[src/rtl/can_bit_timer.sv]
module can_bit_timer #(
  parameter int PW = 10,
  parameter int S1W = 9,
  parameter int S2W = 8,
  parameter int JW = 8,
  parameter int NOM_PRE_MAX = 512,
  parameter int NOM_S1_MIN = 2,
  parameter int NOM_S1_MAX = 256,
  parameter int NOM_S2_MIN = 2,
  parameter int NOM_S2_MAX = 128,
  parameter int NOM_SJW_MAX = 128,
  parameter int NOM_TOT_MIN = 5,
  parameter int NOM_TOT_MAX = 385,
  parameter int DAT_PRE_MAX = 32,
  parameter int DAT_S1_MIN = 1,
  parameter int DAT_S1_MAX = 32,
  parameter int DAT_S2_MIN = 1,
  parameter int DAT_S2_MAX = 16,
  parameter int DAT_SJW_MAX = 16,
  parameter int DAT_TOT_MIN = 3,
  parameter int DAT_TOT_MAX = 49,
  parameter int RST_PRE = 1,
  parameter int RST_S1 = 11,
  parameter int RST_S2 = 4,
  parameter int RST_SJW = 4
) (
  input  logic           clk,
  input  logic           rst_n,
  input  logic           run,
  input  logic           cfg_ld,
  input  logic [PW-1:0]  nom_pre,
  input  logic [S1W-1:0] nom_seg1,
  input  logic [S2W-1:0] nom_seg2,
  input  logic [JW-1:0]  nom_sjw,
  input  logic [PW-1:0]  dat_pre,
  input  logic [S1W-1:0] dat_seg1,
  input  logic [S2W-1:0] dat_seg2,
  input  logic [JW-1:0]  dat_sjw,
  input  logic           phase_sel,
  input  logic           rx_edge,
  input  logic           hard_sync,
  output logic           tq_tick,
  output logic           sample_pt,
  output logic           tx_pt,
  output logic           cur_phase,
  output logic           cfg_err
);

  localparam int CW = S1W + 1;
  localparam int TW = CW + 1;

  typedef enum logic [1:0] {ST_SYNC, ST_PH1, ST_PH2} seg_t;

  logic [PW-1:0]  npre_q, dpre_q, pre_c, pc;
  logic [S1W-1:0] ns1_q, ds1_q, s1_c;
  logic [S2W-1:0] ns2_q, ds2_q, s2_c;
  logic [JW-1:0]  nsj_q, dsj_q, sjw_c;
  logic [JW-1:0]  ext, shr, ext_now, shr_now;
  logic [CW-1:0]  cnt, len1, err2;
  seg_t           st;
  logic           rs_done, cur_set, nxt_set;
  logic           run_ok, tq, edge_ok, leave1, leave2;

  function automatic logic set_bad(
    input logic [PW-1:0] p, input logic [S1W-1:0] a, input logic [S2W-1:0] b,
    input logic [JW-1:0] j, input int pmax, input int amin, input int amax,
    input int bmin, input int bmax, input int jmax, input int tmin, input int tmax);
    int tot;
    tot = 1 + int'(a) + int'(b);
    return (p == '0) || (int'(p) > pmax) || (int'(a) < amin) || (int'(a) > amax) ||
           (int'(b) < bmin) || (int'(b) > bmax) || (j == '0) || (int'(j) > jmax) ||
           (tot < tmin) || (tot > tmax);
  endfunction

  function automatic logic [JW-1:0] clip(input logic [CW-1:0] e, input logic [JW-1:0] j);
    if (e > CW'(j)) return j;
    return JW'(e);
  endfunction

  assign cfg_err = set_bad(npre_q, ns1_q, ns2_q, nsj_q, NOM_PRE_MAX, NOM_S1_MIN, NOM_S1_MAX,
                           NOM_S2_MIN, NOM_S2_MAX, NOM_SJW_MAX, NOM_TOT_MIN, NOM_TOT_MAX) ||
                   set_bad(dpre_q, ds1_q, ds2_q, dsj_q, DAT_PRE_MAX, DAT_S1_MIN, DAT_S1_MAX,
                           DAT_S2_MIN, DAT_S2_MAX, DAT_SJW_MAX, DAT_TOT_MIN, DAT_TOT_MAX);

  assign pre_c = cur_set ? dpre_q : npre_q;
  assign s1_c  = cur_set ? ds1_q  : ns1_q;
  assign s2_c  = cur_set ? ds2_q  : ns2_q;
  assign sjw_c = cur_set ? dsj_q  : nsj_q;

  assign run_ok  = run && !cfg_err;
  assign tq      = run_ok && (pc == pre_c - PW'(1));
  assign edge_ok = run_ok && rx_edge && !hard_sync && !rs_done;
  assign err2    = CW'(s2_c) - cnt;
  assign ext_now = (edge_ok && st == ST_PH1) ? clip(cnt, sjw_c) : ext;
  assign shr_now = (edge_ok && st == ST_PH2) ? clip(err2, sjw_c) : shr;
  assign len1    = CW'(s1_c) + CW'(ext_now);
  assign leave1  = tq && st == ST_PH1 && cnt == len1;
  assign leave2  = tq && st == ST_PH2 && (TW'(cnt) + TW'(shr_now) >= TW'(s2_c));

  assign tq_tick   = tq;
  assign sample_pt = leave1;
  assign tx_pt     = run_ok && st == ST_SYNC && pc == '0;
  assign cur_phase = cur_set;

  always_ff @(posedge clk or negedge rst_n) begin
    if (!rst_n) begin
      npre_q <= PW'(RST_PRE);  dpre_q <= PW'(RST_PRE);
      ns1_q  <= S1W'(RST_S1);  ds1_q  <= S1W'(RST_S1);
      ns2_q  <= S2W'(RST_S2);  ds2_q  <= S2W'(RST_S2);
      nsj_q  <= JW'(RST_SJW);  dsj_q  <= JW'(RST_SJW);
    end else if (cfg_ld && !run) begin
      npre_q <= nom_pre;  dpre_q <= dat_pre;
      ns1_q  <= nom_seg1; ds1_q  <= dat_seg1;
      ns2_q  <= nom_seg2; ds2_q  <= dat_seg2;
      nsj_q  <= nom_sjw;  dsj_q  <= dat_sjw;
    end
  end

  always_ff @(posedge clk or negedge rst_n) begin
    if (!rst_n) begin
      st <= ST_SYNC; pc <= '0; cnt <= '0; ext <= '0; shr <= '0;
      rs_done <= 1'b0; cur_set <= 1'b0; nxt_set <= 1'b0;
    end else if (!run_ok) begin
      st <= ST_SYNC; pc <= '0; cnt <= '0; ext <= '0; shr <= '0;
      rs_done <= 1'b0; cur_set <= 1'b0; nxt_set <= 1'b0;
    end else if (hard_sync) begin
      st <= ST_SYNC; pc <= '0; cnt <= '0; ext <= '0; shr <= '0;
      rs_done <= 1'b0;
    end else begin
      ext <= ext_now;
      shr <= shr_now;
      if (edge_ok && st != ST_SYNC) rs_done <= 1'b1;
      pc <= tq ? '0 : pc + PW'(1);
      if (tq) begin
        case (st)
          ST_SYNC: begin
            st <= ST_PH1;
            cnt <= CW'(1);
          end
          ST_PH1: begin
            if (leave1) begin
              st <= ST_PH2;
              cnt <= CW'(1);
              ext <= '0;
              nxt_set <= phase_sel;
            end else begin
              cnt <= cnt + CW'(1);
            end
          end
          ST_PH2: begin
            if (leave2) begin
              st <= ST_SYNC;
              cnt <= '0;
              shr <= '0;
              rs_done <= 1'b0;
              cur_set <= nxt_set;
            end else begin
              cnt <= cnt + CW'(1);
            end
          end
          default: st <= ST_SYNC;
        endcase
      end
    end
  end


  ext_in_jump_chk: assert property (@(posedge clk) disable iff (!rst_n)
    run_ok |-> ext <= sjw_c);


  shr_in_jump_chk: assert property (@(posedge clk) disable iff (!rst_n)
    run_ok |-> shr <= sjw_c);


  cfg_frozen_chk: assert property (@(posedge clk) disable iff (!rst_n)
    run && $past(run) |-> $stable(cfg_err) && $stable(ns1_q) && $stable(ds1_q) && $stable(npre_q));


  pc_below_pre_chk: assert property (@(posedge clk) disable iff (!rst_n)
    run_ok |-> pc < pre_c);


  set_at_start_chk: assert property (@(posedge clk) disable iff (!rst_n)
    run_ok && $past(run_ok) && (cur_set != $past(cur_set)) |-> tx_pt);


  pick_at_sample_chk: assert property (@(posedge clk) disable iff (!rst_n)
    run_ok && $past(run_ok) && (nxt_set != $past(nxt_set)) |-> $past(sample_pt));


  one_resync_chk: assert property (@(posedge clk) disable iff (!rst_n)
    rs_done && $past(rs_done) && st == $past(st) && !$past(hard_sync) |-> $stable(ext) && $stable(shr));

endmodule

[config.mk]
export PLATFORM = sky130hd
export DESIGN_NAME = can_bit_timer
export DESIGN_NICKNAME = d
export VERILOG_FILES = /design/src/rtl/can_bit_timer.sv
export SDC_FILE = /design/constraint.sdc
export NUM_CORES = 1
export LEC_CHECK = 0
export ABC_AREA = 0
export BUFFER_PORTS_ARGS = -buffer_cell sky130_fd_sc_hd__buf_4
export CORE_AREA = 2 2 124 216
export DETAILED_ROUTE_END_ITERATION = 10
export DIE_AREA = 0 0 126 218
export HOLD_SLACK_MARGIN = 0.1
export PLACE_DENSITY_LB_ADDON = 0.08
export REMOVE_ABC_BUFFERS = 1
export SYNTH_ARGS = -nofsm -noshare
export SYNTH_HDL_FRONTEND = slang
export SYNTH_SLANG_ARGS = --single-unit
[constraint.sdc]
create_clock -name clk -period 11.1 [get_ports clk]
set_clock_uncertainty 0.05 [all_clocks]
set_input_delay 2.22 -clock clk [delete_from_list [all_inputs] [get_ports clk]]
set_output_delay 2.22 -clock clk [all_outputs]
set_load 0.02 [all_outputs]
==> impl_results.md, run 1 <==
- Post-DR vias/cell: 5.437
- Worst-path clk slew: 0.08 ns
- Setup TNS Final: 0 ns
- Global-route wire length before repair: 41.88 mm
- Seq pwr share: 38.7%
- Part of the power in combinational logic: 34.3%
- Critical path class: reg2reg
- Row Count: 78
- Final setup violation count: 0
- Initial Utilization: 34.35%
- EDFF count, synth: 0
- Status: complete, no violations
- Switching Fraction: 35.42%
- Drt pass-1 iters: 5
- Post-synth top cells: dfrtp_1, mux2_2, ha_1, inv_1, nor2_1
- Leakage: 4.356 nW
- Clock Tree Buf Depth: 2
- Synth warn: 0
- Fill cell instance count of the final layout: 2655
- Count leader, synth: dfrtp_1
- Final RePlAce weighted congestion: 0.8562
- Synth area leaders: dfrtp_1, ha_1, mux2_2
- Post-route clock period utilization: 86.30%
- Final WL: 27.25 mm
- PwrDens: 127.1 mW/mm^2
- Library cells used by synthesis: 80
- Port Buf Inserts: 81
- Post-route antenna net violation count: 0
- Synth top area share: 27.99%
- Clk pwr share: 27.0%
- Dominant cell type by area after synthesis: dfrtp_1
- CP max stage delay: 0.93 ns
- Worst slack, placed: 1.561 ns
- Final hold viol count: 0
- Cell family with the largest share of critical-path delay: compound AO/OA/AOI/OAI gates
- MaxCap Viol Count: 0
- Final HPWL DP: 21.76 mm
- Area Overhead vs Synth: 14.27%
- Placed cell count: 1292
- Switch Pwr: 0.4553 mW
- Post-placement cell area: 0.009816 mm^2
- Layout cells sized above 1: 24.29%
- Hold Crit Class: reg2reg
- Setup repair after global routing missed its margin: false
- Sink Count: 111
- Post-synthesis async set-or-reset flop share: 100.0%
- Hold buffer count at CTS: 0
- Largest net degree at the start of global routing: 79
- Post-Synthesis Cells: 910
- Core Area: 0.02576 mm^2
- Iteration-0 DRC Markers: 303
- Clk Latency, worst-skew pair: 0.40 ns
- Mapped cell area: 0.008850 mm^2
- Design area: 0.01011 mm^2
- Arrival @ worst endpoint: 9.84 ns
- Gr usage total: 20.24%
- Slew margin rel.: 18.99%
- Gr ovfl total: 0
- Crit path capture type: register
- Antenna violations before repair: 0
- Vias in the first global route: 7339
- Clock Root Buffer: clkbuf_16
- Critical Path RT: 11.36 ns
- Post-Layout Cell Count: 1308
- Synthesized flop and latch total: 111
- Slowest CP cell: dfrtp_2
- Post-CTS Setup Inserts: 0
- Critical path peak fanout: 31
- Final Max Slew Viols: 0
- Final setup margin: 1.521 ns
- Vias: 7112
- Crit path buf inv count: 3
- Worst VDD drop: 0.00008531 V
- Nets: 1137
- Fmax: 104.4 MHz
- Num CTS Buffers: 9
- Ant diodes: 0
- Crit path time final: 9.580 ns
- Cts repair resizes: 0
- Drt drc: 0
- Final Power: 1.285 mW
- H-tree depth: 3
- Actual slew at the worst max-slew pin: 1.209 ns
- Dominant synthesized flop cell: dfrtp_1
- Die Area: 0.02747 mm^2
- Die X: 126 um
- Die height: 218 um
- Synthesized area per cell: 9.725 um^2
- Part of the Yosys area used for sequential elements: 31.56%
- TritonCTS clock tree: done
- Power Internal: 0.8300 mW
- IO Pins: 82
- Setup crit start kind: register
- Average routed wire per standard cell: 20.83 um
## cell families after synthesis
kind of cell,count (synthesis),synth area share (%)
AO/OA/AOI/OAI,179,14.31
multiplexers,119,14.93
XOR/XNOR,68,6.730
adder cells (fa/ha/maj),77,11.31
AND/OR/NAND/NOR,273,17.45
flip-flops,111,31.56
buffers and inverters,83,3.718
## power groups by stage
stage	Clock [mW]	Combinational, mW	Sequential [mW]
5_1_grt	0.370	0.489	0.504
3_5_place_dp	0	0.441	0.507
2_1_floorplan	0	0.317	0.481
4_1_cts	0.359	0.444	0.499
6_report	0.347	0.441	0.498
3_3_place_gp	0	0.442	0.507
## worst register-to-register path: cells and delay by family (launching register included)
family	cells	cell delay [ns]
AO/OA/AOI/OAI	18	5.05
AND/OR/NAND/NOR	6	1.09
adder cells (fa/ha/maj)	4	1.05
flip-flops	1	0.93
buffers and inverters	3	0.52
multiplexers	2	0.52
XOR/XNOR	2	0.29
## flip-flops by register name (all words and copies together), names as in the netlist, 2 cells and up
signal,cells
pc,10
npre_q,10
ext,8
ds1_q,9
ns2_q,8
shr,8
dsj_q,8
nsj_q,8
cnt,10
dpre_q,10
ds2_q,8
st,2
ns1_q,9
## metrics by stage
stage | hold WS (ns) | util [%]
floorplan | 0.4131 | -
global placement | 0.4425 | 38.10
detailed placement | 0.4437 | 38.10
CTS | 0.4595 | 39.25
global route | 0.4857 | 39.25
finish | 0.4569 | 39.25
## metal layers
layer | share of wire [%] | track usage (%) | routed length [um] | vias up
met4 | 4.7 | 11.10 | 1268 | 0
met5 | 0 | 0 | 0 | -
met2 | 55 | 38.01 | 14950 | 140
li1 | - | - | - | 3461
met1 | 38 | 21.63 | 10230 | 3454
met3 | 2.9 | 2.502 | 796 | 57
## worst paths after layout
kind	slack [ns]	cells after the start	endpoint	start
hold / removal	0.46	1	pc[0]	pc[0]
setup reg to reg	1.52	35	cnt[5]	cur_phase
hold reg to reg	0.46	1	pc[0]	pc[0]
min in group asynchronous	1.79	1	ext[5]	rst_n
max in group asynchronous	7.87	2	cur_phase	rst_n
setup / recovery	1.52	35	cnt[5]	cur_phase
## placed cells by master, fill, tap and decap left out, drive strengths merged, types with 8 or more instances in the layout
master  count
a211oi     10
a21o       11
a21oi      33
a31oi       8
and2       18
buf        91
clkbuf     10
dfrtp      99
dfstp      12
ha         72
inv        56
mux2       80
mux2i      39
nand2      43
nand2b      9
nand3      22
nand4      12
nor2       50
nor2b      23
nor3       19
nor4       17
o21a       12
o21ai      37
or2        14
or4        13
xnor2      46
xor2       22
## final cells by class
cell class | instances | area [um^2] | area share [%]
multi-input combinational | 716 | 5736 | 56.72
clock buffer | 10 | 229.0 | 2.264
sequential | 111 | 2794 | 27.63
tap | 320 | 400.4 | 3.959
timing repair buffer | 91 | 683.2 | 6.756
inverter | 54 | 202.7 | 2.004
clock inverter | 6 | 67.56 | 0.6682
Note: power is estimated with default switching activity, not from simulation.
==> run 2: changes to the inputs <==
==> constraint.sdc (replaced) <==
create_clock -name clk -period 7.7 [get_ports clk]
set_clock_uncertainty 0.05 [all_clocks]
set_input_delay 1.54 -clock clk [delete_from_list [all_inputs] [get_ports clk]]
set_output_delay 1.54 -clock clk [all_outputs]
set_load 0.02 [all_outputs]
==> impl_results.md, run 2 (synthesis gave the netlist of run 1 again) <==
- FF-to-FF setup slack: 0.49 ns (was 1.52 ns)
- Min-Delay Endpoint: rs_done (was pc[0])
- Setup repair after global routing missed its margin: true (was false)
- Power Internal: 1.234 mW (was 0.8300 mW)
- Cell family with the largest share of critical-path delay: simple AND/OR/NAND/NOR gates (was compound AO/OA/AOI/OAI gates)
- Fmax: 133.5 MHz
- Worst VDD drop: 0.0001512 V (was 0.00008531 V)
- Final RePlAce weighted congestion: 0.8490 (was 0.8562)
- Hold Startpoint: rs_done (was pc[0])
- Status: complete, no violations (unchanged)
- Clk pwr share: 25.4% (was 27.0%)
- MaxCap Viol Count: 0 (unchanged)
- Critical path peak fanout: 8 (was 31)
- Die X: 126 um (unchanged)
- Num CTS Buffers: 9 (unchanged)
- Slowest CP cell: or4_1 (was dfrtp_2)
- Crit path buf inv count: 4 (was 3)
- Nets: 1215 (was 1137)
- Critical Path RT: 6.11 ns (was 11.36 ns)
- Row Count: 78 (unchanged)
- Commonest cells after routing, fill and taps aside: buf_4, dfrtp_1, mux2_2 (was dfrtp_1, buf_4, mux2_2)
- Switch Pwr: 0.7126 mW (was 0.4553 mW)
- Largest net degree at the start of global routing: 71 (was 79)
- Final HPWL DP: 22.80 mm (was 21.76 mm)
- Hold Crit Class: reg2reg (unchanged)
- Slew margin rel.: 27.33% (was 18.99%)
- Post-DR vias/cell: 5.376 (was 5.437)
- TritonCTS clock tree: done (unchanged)
- Crit path capture type: primary output (was register)
- Global-route wire length before repair: 44.53 mm (was 41.88 mm)
- CP cell instances: or4_1, nor4_1, xnor2_1, nand3_1, or4_1, nor4_4, and4_4, nand3_4, buf_6, and2_1, or2_1, ha_1, buf_4, or4_1, o22ai_1, xnor2_1, nand4_1, a31o_2, inv_1, and4_4, buf_4
- Vias: 7451 (was 7112)
- Leakage: 4.802 nW (was 4.356 nW)
- Ant diodes: 0 (unchanged)
- Critical path class: reg2out (was reg2reg)
- Post-route antenna net violation count: 0 (unchanged)
- FF/Latch Area: 0.002794 mm^2 (unchanged)
- Die height: 218 um (unchanged)
- Arrival @ worst endpoint: 5.90 ns (was 9.84 ns)
- Setup crit start kind: register (unchanged)
- Final Max Slew Viols: 0 (unchanged)
- Reg2reg start: cur_phase (unchanged)
- Vias in the first global route: 7848 (was 7339)
- Gr usage total: 21.33% (was 20.24%)
- Post-layout util: 42.42% (was 39.25%)
- Port Buf Inserts: 81 (unchanged)
- Final hold viol count: 0 (unchanged)
- Post-route clock period utilization: 97.25%
- Core Area: 0.02576 mm^2 (unchanged)
- Commonest non-fill, non-tap cell in the layout: buf_4 (was dfrtp_1)
- CP max stage delay: 0.56 ns (was 0.93 ns)
- IO Pins: 82 (unchanged)
- Clock Root Buffer: clkbuf_16 (unchanged)
- Layout cells sized above 1: 32.55% (was 24.29%)
- Iteration-0 DRC Markers: 342 (was 303)
- Drt pass-1 iters: 4 (was 5)
- Gr ovfl total: 0 (unchanged)
- Seq pwr share: 36.5% (was 38.7%)
- H-tree depth: 3 (unchanged)
- Final setup violation count: 0 (unchanged)
- Actual slew at the worst max-slew pin: 1.088 ns (was 1.209 ns)
- Final Power: 1.947 mW (was 1.285 mW)
- R2R cell count: 39 (was 35)
- PwrDens: 178.1 mW/mm^2 (was 127.1 mW/mm^2)
- Fill cell instance count of the final layout: 2614 (was 2655)
- Area Overhead vs Synth: 23.51% (was 14.27%)
- Multi-input logic area: 0.005919 mm^2 (was 0.005736 mm^2)
- Die Area: 0.02747 mm^2 (unchanged)
- Average routed wire per standard cell: 20.58 um (was 20.83 um)
- Part of the power in combinational logic: 38.1% (was 34.3%)
- R2R Path End: cnt[5] (unchanged)
- Most used cell, CP: or4_1
- Hold buffer count at CTS: 0 (unchanged)
- Initial Utilization: 34.35% (unchanged)
- Antenna violations before repair: 0 (unchanged)
- Clk Latency, worst-skew pair: 0.39 ns (was 0.40 ns)
- Drt drc: 0 (unchanged)
- Sink Count: 111 (unchanged)
- Worst-path clk slew: 0.08 ns (about the same)
- Switching Fraction: 36.60% (was 35.42%)
- WHS Path Cells: 2 (was 1)
- Clock Tree Buf Depth: 2 (unchanged)
- Final WL: 28.53 mm (was 27.25 mm)
- Crit path time final: 7.488 ns
[run 2: changes by cell type in the layout (fill, tap and decap cells not counted), moves of 4 or more]
| cell | before | now |
|---|---|---|
| a21oi_1 | 33 | 28 |
| o21ai_0 | 37 | 32 |
| buf_4 | 91 | 164 |
| a21oi_2 | 0 | 4 |
| o21ai_1 | 0 | 5 |
[run 2: layout make-up]
| cell class | instances | share of cell area [%] |
|---|---|---|
| Multi-Input combinational cell | 716 | 54.16 |
| Inverter | 54 | 1.854 |
| Timing Repair Buffer | 169 | 12.02 |
| Clock inverter | 7 | 0.6868 |
| Clock buffer | 9 | 2.060 |
| Sequential cell | 111 | 25.56 |
| Tap cell | 320 | 3.663 |
[run 2: how the worst max path moves through the flow]
stage,start,to,slack (ns),cells past startpoint
global route,nsj_q[3],sample_pt,-0.03,21
detailed placement,ns1_q[0],sample_pt,0.16,24
finish,nsj_q[3],sample_pt,0.21,21
floorplan,cur_phase,cnt[5],-0.77,36
global placement,cur_phase,cnt[5],0.27,37
CTS,ds1_q[0],sample_pt,0.05,25
[run 2: through the flow]
stage | std cells | TNS [ns] | worst slack [ns] | cell area [um^2] | hold WS [ns]
after global placement | 1360 | 0 | 0.2728 | 10360 | 0.4356
after CTS | 1377 | 0 | 0.05408 | 10730 | 0.4641
after floorplan | 881 | -8.147 | -0.7663 | 8723 | 0.4131
after global routing | 1386 | -0.03215 | -0.03215 | 10930 | 0.4886
after detailed placement | 1360 | 0 | 0.1643 | 10360 | 0.4499
final | 1386 | 0 | 0.2118 | 10930 | 0.4598
[run 2: routing by layer]
layer	global-route usage [%]	share of wire, %	wire length (um)
met5	0	0	0
met4	8.974	3.5	989
met3	2.748	2.4	697
met2	41.81	57	16180
met1	22.39	37	10660
[run 2: what timing repair did]
| item | in CTS | in global routing |
|---|---|---|
| pin swaps | 2 | 9 |
| buffers inserted | 1 | 9 |
| gates resized for setup | 13 | 33 |
| hold endpoints to repair | 0 | 0 |
| setup endpoints to repair | 1 | 16 |
| gates cloned | 0 | 0 |
[run 2: power by group through the flow]
stage                     Clock (mW)  Sequential, mW  Combinational (mW)
after floorplan                    0           0.693               0.457
after global placement             0           0.722               0.699
after detailed placement           0           0.723               0.700
after CTS                      0.510           0.712               0.718
after global routing           0.529           0.721               0.821
final                          0.494           0.710               0.743
[run 2: tightest hold or removal path: stages (launching register included)]
cell,delay [ns]
dfrtp_1,0.35
a21oi_1,0.04
nor2_1,0.08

▶ _What to work on_
Nothing beyond the line containing "input int bmin, input" is to be output; the lines above, from the first one onward to that line, are to be transcribed exactly.

▶ _Result below_
[src/rtl/can_bit_timer.sv]
module can_bit_timer #(
  parameter int PW = 10,
  parameter int S1W = 9,
  parameter int S2W = 8,
  parameter int JW = 8,
  parameter int NOM_PRE_MAX = 512,
  parameter int NOM_S1_MIN = 2,
  parameter int NOM_S1_MAX = 256,
  parameter int NOM_S2_MIN = 2,
  parameter int NOM_S2_MAX = 128,
  parameter int NOM_SJW_MAX = 128,
  parameter int NOM_TOT_MIN = 5,
  parameter int NOM_TOT_MAX = 385,
  parameter int DAT_PRE_MAX = 32,
  parameter int DAT_S1_MIN = 1,
  parameter int DAT_S1_MAX = 32,
  parameter int DAT_S2_MIN = 1,
  parameter int DAT_S2_MAX = 16,
  parameter int DAT_SJW_MAX = 16,
  parameter int DAT_TOT_MIN = 3,
  parameter int DAT_TOT_MAX = 49,
  parameter int RST_PRE = 1,
  parameter int RST_S1 = 11,
  parameter int RST_S2 = 4,
  parameter int RST_SJW = 4
) (
  input  logic           clk,
  input  logic           rst_n,
  input  logic           run,
  input  logic           cfg_ld,
  input  logic [PW-1:0]  nom_pre,
  input  logic [S1W-1:0] nom_seg1,
  input  logic [S2W-1:0] nom_seg2,
  input  logic [JW-1:0]  nom_sjw,
  input  logic [PW-1:0]  dat_pre,
  input  logic [S1W-1:0] dat_seg1,
  input  logic [S2W-1:0] dat_seg2,
  input  logic [JW-1:0]  dat_sjw,
  input  logic           phase_sel,
  input  logic           rx_edge,
  input  logic           hard_sync,
  output logic           tq_tick,
  output logic           sample_pt,
  output logic           tx_pt,
  output logic           cur_phase,
  output logic           cfg_err
);

  localparam int CW = S1W + 1;
  localparam int TW = CW + 1;

  typedef enum logic [1:0] {ST_SYNC, ST_PH1, ST_PH2} seg_t;

  logic [PW-1:0]  npre_q, dpre_q, pre_c, pc;
  logic [S1W-1:0] ns1_q, ds1_q, s1_c;
  logic [S2W-1:0] ns2_q, ds2_q, s2_c;
  logic [JW-1:0]  nsj_q, dsj_q, sjw_c;
  logic [JW-1:0]  ext, shr, ext_now, shr_now;
  logic [CW-1:0]  cnt, len1, err2;
  seg_t           st;
  logic           rs_done, cur_set, nxt_set;
  logic           run_ok, tq, edge_ok, leave1, leave2;

  function automatic logic set_bad(
    input logic [PW-1:0] p, input logic [S1W-1:0] a, input logic [S2W-1:0] b,
    input logic [JW-1:0] j, input int pmax, input int amin, input int amax,
    input int bmin, input int bmax, input int jmax, input int tmin, input int tmax);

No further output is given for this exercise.